## Problem requirements
Look below for the line holding "pwr_r <= pci_pkg::PCI_RUN;" and the line holding "change_summary_flag <= summary_nxt;". Transcribe exactly those lines and all lines between them, nothing more.

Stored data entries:
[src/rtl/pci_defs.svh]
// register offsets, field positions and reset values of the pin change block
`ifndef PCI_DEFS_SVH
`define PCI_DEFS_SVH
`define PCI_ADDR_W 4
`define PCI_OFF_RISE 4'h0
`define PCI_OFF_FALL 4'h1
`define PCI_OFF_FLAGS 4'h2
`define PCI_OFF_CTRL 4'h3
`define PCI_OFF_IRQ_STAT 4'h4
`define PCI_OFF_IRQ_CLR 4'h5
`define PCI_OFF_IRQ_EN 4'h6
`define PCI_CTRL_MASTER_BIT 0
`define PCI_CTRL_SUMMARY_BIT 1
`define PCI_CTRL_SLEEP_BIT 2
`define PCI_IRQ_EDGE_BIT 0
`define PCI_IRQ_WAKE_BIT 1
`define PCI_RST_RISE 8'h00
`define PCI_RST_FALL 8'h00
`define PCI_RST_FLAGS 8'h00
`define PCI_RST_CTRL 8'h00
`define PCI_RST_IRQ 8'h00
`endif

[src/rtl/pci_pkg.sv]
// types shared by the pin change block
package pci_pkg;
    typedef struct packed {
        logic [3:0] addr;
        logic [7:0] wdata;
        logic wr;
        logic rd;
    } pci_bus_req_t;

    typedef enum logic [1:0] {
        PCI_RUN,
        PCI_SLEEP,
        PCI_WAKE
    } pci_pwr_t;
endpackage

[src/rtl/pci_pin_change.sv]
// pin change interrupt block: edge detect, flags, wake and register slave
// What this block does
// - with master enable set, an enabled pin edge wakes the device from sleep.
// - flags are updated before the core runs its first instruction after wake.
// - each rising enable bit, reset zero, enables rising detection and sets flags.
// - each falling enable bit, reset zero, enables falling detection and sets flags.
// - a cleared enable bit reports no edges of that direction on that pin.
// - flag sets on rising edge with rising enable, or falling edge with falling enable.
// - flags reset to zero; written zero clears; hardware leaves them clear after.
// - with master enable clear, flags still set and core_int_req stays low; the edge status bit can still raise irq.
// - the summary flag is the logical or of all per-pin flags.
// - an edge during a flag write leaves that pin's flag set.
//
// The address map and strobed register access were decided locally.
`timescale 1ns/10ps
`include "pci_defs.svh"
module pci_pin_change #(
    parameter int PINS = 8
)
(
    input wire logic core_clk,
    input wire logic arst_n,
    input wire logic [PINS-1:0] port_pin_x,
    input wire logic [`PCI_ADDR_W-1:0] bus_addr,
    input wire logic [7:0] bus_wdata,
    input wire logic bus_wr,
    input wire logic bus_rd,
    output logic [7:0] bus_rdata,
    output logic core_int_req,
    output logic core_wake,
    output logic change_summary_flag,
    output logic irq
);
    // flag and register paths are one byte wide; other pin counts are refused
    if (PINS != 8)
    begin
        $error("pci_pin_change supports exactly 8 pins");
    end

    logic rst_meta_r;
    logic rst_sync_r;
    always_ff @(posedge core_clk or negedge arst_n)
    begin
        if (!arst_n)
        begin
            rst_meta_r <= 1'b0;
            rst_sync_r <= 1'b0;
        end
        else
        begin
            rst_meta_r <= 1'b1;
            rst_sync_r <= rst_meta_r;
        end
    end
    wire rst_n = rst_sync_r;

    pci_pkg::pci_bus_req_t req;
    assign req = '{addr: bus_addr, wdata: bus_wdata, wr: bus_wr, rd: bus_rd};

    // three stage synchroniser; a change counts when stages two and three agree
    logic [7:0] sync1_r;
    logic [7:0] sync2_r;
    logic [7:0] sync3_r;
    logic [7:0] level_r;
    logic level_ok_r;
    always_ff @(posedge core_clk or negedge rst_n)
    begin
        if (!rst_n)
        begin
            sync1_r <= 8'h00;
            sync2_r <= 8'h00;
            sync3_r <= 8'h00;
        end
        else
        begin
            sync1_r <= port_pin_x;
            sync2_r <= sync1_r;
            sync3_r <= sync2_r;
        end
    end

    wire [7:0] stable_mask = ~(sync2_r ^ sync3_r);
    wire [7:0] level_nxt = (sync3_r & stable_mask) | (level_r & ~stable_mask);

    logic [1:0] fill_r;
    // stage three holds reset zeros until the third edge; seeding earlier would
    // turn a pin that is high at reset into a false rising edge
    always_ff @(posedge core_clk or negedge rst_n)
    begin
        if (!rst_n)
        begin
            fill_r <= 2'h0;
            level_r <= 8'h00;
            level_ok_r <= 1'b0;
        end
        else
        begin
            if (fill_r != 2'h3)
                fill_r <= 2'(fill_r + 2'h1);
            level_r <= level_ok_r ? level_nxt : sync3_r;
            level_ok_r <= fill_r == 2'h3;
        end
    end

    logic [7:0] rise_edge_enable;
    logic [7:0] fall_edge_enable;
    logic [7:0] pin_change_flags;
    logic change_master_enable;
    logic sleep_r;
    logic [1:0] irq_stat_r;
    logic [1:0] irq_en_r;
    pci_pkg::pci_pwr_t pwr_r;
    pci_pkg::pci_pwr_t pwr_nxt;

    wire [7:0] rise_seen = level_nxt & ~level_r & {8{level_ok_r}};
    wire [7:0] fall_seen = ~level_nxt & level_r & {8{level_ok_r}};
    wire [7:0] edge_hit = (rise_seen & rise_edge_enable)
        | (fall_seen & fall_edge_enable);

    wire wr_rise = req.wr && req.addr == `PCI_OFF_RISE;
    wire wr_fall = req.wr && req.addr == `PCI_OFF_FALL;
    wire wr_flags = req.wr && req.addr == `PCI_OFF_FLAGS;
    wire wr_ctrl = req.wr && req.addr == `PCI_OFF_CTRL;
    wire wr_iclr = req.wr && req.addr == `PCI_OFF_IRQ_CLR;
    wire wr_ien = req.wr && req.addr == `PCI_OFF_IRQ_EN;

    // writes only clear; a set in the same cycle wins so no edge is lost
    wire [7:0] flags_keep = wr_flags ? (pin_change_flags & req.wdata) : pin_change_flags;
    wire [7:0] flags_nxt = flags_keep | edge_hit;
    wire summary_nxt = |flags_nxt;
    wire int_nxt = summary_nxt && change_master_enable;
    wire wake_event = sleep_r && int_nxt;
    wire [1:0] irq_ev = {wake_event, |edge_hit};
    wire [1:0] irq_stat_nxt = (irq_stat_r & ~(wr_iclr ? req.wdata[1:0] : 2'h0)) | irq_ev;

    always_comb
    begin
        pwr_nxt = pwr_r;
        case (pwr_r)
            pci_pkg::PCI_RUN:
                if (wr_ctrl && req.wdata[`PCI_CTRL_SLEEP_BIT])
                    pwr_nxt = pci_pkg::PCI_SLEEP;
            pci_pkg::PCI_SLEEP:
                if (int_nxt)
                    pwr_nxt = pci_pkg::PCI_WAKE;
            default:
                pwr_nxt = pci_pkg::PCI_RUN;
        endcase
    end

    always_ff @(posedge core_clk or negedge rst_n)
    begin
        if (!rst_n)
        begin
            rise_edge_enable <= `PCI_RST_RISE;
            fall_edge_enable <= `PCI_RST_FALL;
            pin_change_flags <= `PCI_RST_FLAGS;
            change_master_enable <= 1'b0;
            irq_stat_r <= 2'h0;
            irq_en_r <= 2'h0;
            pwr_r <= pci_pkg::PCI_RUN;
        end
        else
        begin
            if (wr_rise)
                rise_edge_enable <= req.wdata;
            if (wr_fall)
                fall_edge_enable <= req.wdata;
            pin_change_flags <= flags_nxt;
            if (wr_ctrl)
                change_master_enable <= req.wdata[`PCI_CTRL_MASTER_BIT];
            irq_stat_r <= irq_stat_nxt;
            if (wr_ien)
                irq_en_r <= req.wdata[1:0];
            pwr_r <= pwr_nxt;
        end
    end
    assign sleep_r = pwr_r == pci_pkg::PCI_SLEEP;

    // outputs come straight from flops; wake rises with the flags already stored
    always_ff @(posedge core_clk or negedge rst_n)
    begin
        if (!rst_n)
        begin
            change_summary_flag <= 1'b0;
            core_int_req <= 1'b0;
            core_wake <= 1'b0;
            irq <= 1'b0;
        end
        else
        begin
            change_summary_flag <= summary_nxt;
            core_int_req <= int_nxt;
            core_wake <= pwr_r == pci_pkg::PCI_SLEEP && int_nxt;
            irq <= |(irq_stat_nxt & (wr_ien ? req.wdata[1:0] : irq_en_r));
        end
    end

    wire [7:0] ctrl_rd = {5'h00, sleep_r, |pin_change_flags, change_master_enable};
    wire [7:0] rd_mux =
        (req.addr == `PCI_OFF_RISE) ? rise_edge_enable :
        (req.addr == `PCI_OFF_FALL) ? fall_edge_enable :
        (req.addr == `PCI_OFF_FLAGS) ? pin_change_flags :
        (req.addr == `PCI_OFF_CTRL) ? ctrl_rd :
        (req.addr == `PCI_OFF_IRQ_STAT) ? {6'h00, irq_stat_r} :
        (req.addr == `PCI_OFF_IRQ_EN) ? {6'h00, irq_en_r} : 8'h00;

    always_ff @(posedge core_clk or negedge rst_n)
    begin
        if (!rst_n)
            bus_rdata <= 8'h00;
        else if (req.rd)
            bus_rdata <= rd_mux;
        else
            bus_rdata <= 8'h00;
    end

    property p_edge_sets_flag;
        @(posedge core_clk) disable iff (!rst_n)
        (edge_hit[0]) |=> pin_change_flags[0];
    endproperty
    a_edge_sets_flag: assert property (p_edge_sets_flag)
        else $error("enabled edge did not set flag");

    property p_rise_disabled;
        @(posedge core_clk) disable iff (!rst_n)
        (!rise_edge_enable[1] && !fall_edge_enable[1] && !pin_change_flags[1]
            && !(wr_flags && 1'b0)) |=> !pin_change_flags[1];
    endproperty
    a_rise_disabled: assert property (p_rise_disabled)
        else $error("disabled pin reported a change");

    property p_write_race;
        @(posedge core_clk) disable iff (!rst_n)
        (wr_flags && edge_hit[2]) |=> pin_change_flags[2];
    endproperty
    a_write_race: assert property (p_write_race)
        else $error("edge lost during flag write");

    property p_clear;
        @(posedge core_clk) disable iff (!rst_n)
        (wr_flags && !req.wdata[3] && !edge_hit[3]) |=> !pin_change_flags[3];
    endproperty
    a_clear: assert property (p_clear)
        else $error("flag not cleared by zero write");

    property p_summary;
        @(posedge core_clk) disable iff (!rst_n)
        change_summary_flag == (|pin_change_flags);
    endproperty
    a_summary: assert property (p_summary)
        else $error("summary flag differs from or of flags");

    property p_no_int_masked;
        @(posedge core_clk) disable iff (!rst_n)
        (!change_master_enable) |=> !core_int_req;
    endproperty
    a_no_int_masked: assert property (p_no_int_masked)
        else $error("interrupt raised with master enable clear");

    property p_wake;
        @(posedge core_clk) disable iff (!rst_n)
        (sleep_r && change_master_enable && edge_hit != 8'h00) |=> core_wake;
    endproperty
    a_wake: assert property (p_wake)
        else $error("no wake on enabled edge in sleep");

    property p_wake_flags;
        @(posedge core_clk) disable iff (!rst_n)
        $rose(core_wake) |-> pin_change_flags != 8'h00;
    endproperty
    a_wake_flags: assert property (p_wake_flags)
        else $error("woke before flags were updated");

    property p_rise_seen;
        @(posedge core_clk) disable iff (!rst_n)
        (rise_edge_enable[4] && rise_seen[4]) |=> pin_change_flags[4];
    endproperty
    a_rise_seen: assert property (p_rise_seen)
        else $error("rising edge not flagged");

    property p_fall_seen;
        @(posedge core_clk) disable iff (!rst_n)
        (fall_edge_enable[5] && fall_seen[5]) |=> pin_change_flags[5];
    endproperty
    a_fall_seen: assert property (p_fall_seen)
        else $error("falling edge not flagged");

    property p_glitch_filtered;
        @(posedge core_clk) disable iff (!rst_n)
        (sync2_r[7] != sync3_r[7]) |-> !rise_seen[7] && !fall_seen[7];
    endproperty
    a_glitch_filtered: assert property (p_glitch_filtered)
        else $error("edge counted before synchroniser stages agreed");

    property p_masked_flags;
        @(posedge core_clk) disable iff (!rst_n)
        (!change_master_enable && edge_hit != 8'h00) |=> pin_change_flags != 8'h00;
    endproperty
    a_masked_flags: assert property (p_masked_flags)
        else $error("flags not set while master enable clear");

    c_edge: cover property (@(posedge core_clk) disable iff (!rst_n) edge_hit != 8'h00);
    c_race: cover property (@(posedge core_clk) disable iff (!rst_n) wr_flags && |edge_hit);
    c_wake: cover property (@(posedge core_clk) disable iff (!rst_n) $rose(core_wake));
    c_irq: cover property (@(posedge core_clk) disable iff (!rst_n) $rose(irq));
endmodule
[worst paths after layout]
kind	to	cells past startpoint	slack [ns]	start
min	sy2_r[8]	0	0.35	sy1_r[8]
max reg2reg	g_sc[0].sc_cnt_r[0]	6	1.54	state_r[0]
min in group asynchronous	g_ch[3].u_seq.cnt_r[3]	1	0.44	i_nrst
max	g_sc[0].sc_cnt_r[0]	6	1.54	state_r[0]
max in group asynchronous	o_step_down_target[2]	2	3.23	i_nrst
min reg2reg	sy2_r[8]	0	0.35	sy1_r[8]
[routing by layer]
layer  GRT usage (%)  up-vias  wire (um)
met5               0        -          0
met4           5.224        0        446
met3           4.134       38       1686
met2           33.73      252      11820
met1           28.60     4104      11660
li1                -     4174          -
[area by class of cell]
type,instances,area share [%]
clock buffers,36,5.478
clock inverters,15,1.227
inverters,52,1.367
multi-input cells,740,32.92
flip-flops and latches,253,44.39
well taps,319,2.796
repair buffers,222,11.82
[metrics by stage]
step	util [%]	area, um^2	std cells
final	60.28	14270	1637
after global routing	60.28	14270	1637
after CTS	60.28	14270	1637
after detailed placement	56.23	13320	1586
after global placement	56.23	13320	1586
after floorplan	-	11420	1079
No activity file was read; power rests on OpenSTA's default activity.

## Response
            pwr_r <= pci_pkg::PCI_RUN;
        end
        else
        begin
            if (wr_rise)
                rise_edge_enable <= req.wdata;
            if (wr_fall)
                fall_edge_enable <= req.wdata;
            pin_change_flags <= flags_nxt;
            if (wr_ctrl)
                change_master_enable <= req.wdata[`PCI_CTRL_MASTER_BIT];
            irq_stat_r <= irq_stat_nxt;
            if (wr_ien)
                irq_en_r <= req.wdata[1:0];
            pwr_r <= pwr_nxt;
        end
    end
    assign sleep_r = pwr_r == pci_pkg::PCI_SLEEP;

    // outputs come straight from flops; wake rises with the flags already stored
    always_ff @(posedge core_clk or negedge rst_n)
    begin
        if (!rst_n)
        begin
            change_summary_flag <= 1'b0;
            core_int_req <= 1'b0;
            core_wake <= 1'b0;
            irq <= 1'b0;
        end
        else
        begin
            change_summary_flag <= summary_nxt;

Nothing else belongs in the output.